By Wilson Wongso, Steven Limcorn and AI-Research.id team
June 1, 2021
Masked Language Models
Name | Description | Author | Link |
---|---|---|---|
Javanese BERT Small | Javanese BERT Small is a masked language model based on the BERT model. It was trained on the latest (late December 2020) Javanese Wikipedia articles. | Wilson Wongso | HuggingFace |
Javanese DistilBERT Small | Javanese DistilBERT Small is a masked language model based on the DistilBERT model. It was trained on the latest (late December 2020) Javanese Wikipedia articles. | Wilson Wongso | HuggingFace |
Javanese RoBERTa Small | Javanese RoBERTa Small is a masked language model based on the RoBERTa model. It was trained on the latest (late December 2020) Javanese Wikipedia articles. | Wilson Wongso | HuggingFace |
Javanese BERT Small IMDB | Javanese BERT Small IMDB is a masked language model based on the BERT model. It was trained on Javanese IMDB movie reviews. | Wilson Wongso | HuggingFace |
Javanese DistilBERT Small IMDB | Javanese DistilBERT Small IMDB is a masked language model based on the DistilBERT model. It was trained on Javanese IMDB movie reviews. | Wilson Wongso | HuggingFace |
Javanese RoBERTa Small IMDB | Javanese RoBERTa Small IMDB is a masked language model based on the RoBERTa model. It was trained on Javanese IMDB movie reviews. | Wilson Wongso | HuggingFace |
Causal/Generative Language Models
Name | Description | Author | Link |
---|---|---|---|
Javanese GPT-2 Small | Javanese GPT-2 Small is a language model based on the GPT-2 model. It was trained on the latest (late December 2020) Javanese Wikipedia articles. | Wilson Wongso | HuggingFace |
Javanese GPT-2 Small IMDB | Javanese GPT-2 Small IMDB is a causal language model based on the GPT-2 model. It was trained on Javanese IMDB movie reviews. | Wilson Wongso | HuggingFace |
Datasets
Name | Description | Author | Link |
---|---|---|---|
mC4-sampling | This dataset builds upon the AllenAI version of the original mC4 and adds sampling methods to perform perplexity-based filtering on the fly.

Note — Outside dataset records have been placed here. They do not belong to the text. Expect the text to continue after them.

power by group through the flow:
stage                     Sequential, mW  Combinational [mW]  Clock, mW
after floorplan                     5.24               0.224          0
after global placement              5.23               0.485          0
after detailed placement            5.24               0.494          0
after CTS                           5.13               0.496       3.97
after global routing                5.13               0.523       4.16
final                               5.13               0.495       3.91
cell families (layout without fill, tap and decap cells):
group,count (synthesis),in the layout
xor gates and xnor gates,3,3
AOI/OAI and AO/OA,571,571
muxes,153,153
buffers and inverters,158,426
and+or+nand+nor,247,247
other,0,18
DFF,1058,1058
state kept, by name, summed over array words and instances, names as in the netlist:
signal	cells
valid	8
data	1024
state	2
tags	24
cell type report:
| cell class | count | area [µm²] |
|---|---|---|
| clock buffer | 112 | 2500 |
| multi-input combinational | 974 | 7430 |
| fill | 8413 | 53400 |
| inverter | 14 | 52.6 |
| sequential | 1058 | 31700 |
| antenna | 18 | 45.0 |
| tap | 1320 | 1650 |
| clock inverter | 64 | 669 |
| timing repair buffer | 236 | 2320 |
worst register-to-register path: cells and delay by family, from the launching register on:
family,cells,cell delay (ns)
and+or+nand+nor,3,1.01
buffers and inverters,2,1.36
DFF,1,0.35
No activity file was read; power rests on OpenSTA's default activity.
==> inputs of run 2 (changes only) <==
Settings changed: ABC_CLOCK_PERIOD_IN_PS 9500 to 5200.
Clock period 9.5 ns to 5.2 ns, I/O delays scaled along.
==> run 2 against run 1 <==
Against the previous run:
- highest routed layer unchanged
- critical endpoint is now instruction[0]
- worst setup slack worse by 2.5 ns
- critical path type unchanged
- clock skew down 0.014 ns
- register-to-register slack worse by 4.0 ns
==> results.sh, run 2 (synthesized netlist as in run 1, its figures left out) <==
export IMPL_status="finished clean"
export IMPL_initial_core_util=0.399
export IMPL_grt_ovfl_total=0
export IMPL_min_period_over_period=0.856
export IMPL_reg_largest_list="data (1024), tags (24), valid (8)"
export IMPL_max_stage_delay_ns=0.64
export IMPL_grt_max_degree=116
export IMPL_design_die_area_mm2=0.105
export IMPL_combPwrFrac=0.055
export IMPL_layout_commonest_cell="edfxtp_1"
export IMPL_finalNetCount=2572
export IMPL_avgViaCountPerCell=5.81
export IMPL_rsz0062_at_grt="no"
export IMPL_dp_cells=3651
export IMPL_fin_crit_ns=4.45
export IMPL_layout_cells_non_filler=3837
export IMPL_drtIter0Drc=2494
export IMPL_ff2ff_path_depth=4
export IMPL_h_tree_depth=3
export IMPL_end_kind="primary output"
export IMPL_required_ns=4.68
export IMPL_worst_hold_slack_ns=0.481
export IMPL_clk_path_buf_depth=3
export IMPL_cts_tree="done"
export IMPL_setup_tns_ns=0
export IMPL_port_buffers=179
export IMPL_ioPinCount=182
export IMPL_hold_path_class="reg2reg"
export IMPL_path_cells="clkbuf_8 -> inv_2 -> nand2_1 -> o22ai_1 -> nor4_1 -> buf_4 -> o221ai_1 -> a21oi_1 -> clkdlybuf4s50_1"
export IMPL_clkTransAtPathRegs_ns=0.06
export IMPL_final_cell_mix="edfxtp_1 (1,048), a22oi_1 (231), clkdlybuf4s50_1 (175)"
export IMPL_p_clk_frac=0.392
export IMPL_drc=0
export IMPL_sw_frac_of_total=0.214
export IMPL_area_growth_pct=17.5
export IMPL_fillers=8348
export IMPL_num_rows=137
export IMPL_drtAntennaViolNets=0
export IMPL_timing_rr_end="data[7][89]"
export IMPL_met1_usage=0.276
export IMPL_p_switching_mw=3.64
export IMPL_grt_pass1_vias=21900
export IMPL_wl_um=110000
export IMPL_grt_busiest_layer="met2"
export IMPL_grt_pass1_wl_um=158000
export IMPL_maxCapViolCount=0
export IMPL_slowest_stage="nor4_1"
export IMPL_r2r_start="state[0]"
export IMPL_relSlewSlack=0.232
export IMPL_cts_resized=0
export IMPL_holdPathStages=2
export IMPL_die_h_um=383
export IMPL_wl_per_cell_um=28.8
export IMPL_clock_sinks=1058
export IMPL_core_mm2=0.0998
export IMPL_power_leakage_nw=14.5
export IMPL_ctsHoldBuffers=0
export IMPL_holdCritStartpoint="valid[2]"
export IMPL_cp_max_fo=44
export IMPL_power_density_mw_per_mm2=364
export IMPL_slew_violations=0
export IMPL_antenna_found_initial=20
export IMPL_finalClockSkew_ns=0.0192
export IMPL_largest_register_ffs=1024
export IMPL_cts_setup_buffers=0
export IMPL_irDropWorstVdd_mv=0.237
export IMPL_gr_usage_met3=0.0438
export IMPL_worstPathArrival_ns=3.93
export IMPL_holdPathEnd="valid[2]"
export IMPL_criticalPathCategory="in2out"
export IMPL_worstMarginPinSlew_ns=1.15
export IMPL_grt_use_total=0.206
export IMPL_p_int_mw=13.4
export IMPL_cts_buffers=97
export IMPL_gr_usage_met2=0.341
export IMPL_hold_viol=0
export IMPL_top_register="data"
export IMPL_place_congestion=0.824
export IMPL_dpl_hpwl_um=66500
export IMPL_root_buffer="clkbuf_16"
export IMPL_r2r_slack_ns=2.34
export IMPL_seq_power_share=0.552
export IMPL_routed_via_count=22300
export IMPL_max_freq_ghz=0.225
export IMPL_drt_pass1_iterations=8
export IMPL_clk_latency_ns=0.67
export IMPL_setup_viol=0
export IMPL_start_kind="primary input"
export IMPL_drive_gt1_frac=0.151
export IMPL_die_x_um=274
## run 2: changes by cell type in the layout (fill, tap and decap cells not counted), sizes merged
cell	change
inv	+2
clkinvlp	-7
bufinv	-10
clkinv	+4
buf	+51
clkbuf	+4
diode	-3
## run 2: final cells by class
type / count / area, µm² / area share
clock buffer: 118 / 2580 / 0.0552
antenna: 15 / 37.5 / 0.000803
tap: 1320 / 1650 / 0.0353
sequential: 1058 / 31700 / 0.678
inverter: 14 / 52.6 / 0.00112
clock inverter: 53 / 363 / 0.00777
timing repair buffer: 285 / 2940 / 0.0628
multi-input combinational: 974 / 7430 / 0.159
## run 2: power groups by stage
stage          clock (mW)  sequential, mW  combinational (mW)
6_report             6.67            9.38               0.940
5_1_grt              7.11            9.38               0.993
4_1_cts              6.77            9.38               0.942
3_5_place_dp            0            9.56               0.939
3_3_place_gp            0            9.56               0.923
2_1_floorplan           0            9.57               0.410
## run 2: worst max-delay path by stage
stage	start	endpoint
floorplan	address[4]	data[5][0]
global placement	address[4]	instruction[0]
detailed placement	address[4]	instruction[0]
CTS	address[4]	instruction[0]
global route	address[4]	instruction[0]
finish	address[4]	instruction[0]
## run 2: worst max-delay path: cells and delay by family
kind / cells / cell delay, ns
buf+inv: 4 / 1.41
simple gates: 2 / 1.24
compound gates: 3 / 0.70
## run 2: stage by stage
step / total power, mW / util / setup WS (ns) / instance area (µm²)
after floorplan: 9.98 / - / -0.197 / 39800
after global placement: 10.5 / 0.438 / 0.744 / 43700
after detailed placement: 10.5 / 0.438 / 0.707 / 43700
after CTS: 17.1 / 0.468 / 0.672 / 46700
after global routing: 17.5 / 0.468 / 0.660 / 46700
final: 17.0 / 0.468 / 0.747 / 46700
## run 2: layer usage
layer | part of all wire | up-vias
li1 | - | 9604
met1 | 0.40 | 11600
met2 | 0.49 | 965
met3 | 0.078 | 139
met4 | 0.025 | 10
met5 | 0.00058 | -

Please, refer to BERTIN Project. | BERTIN Project & Colin Raffel and Noam Shazeer and Adam Roberts and Katherine Lee and Sharan Narang and Michael Matena and Yanqi Zhou and Wei Li and Peter J. Liu | HuggingFace |
mC4 | A multilingual colossal, cleaned version of Common Crawl’s web crawl corpus. Based on Common Crawl dataset: “https://commoncrawl.org”. | Colin Raffel and Noam Shazeer and Adam Roberts and Katherine Lee and Sharan Narang and Michael Matena and Yanqi Zhou and Wei Li and Peter J. Liu | HuggingFace |
OSCAR | OSCAR or Open Super-large Crawled ALMAnaCH coRpus is a huge multilingual corpus obtained by language classification and filtering of the Common Crawl corpus using the goclassy architecture. Data is distributed by language in both original and deduplicated form. | Ortiz Suárez, Pedro Javier and Romary, Laurent and Sagot, Benoit | HuggingFace |
CC100 | This corpus is an attempt to recreate the dataset used for training XLM-R. This corpus comprises of monolingual data for 100+ languages and also includes data for romanized languages (indicated by *_rom). This was constructed using the urls and paragraph indices provided by the CC-Net repository by processing January-December 2018 Commoncrawl snapshots. | Wenzek, Guillaume and Lachaux, Marie-Anne and Conneau, Alexis and Chaudhary, Vishrav and Guzmán, Francisco and Joulin, Armand and Grave, Edouard | HuggingFace |
Wikipedia | Wikipedia dataset containing cleaned articles of all languages. The datasets are built from the Wikipedia dump (https://dumps.wikimedia.org/) with one split per language. Each example contains the content of one full Wikipedia article with cleaning to strip markdown and unwanted sections (references, etc.). | Wikimedia Foundation | HuggingFace |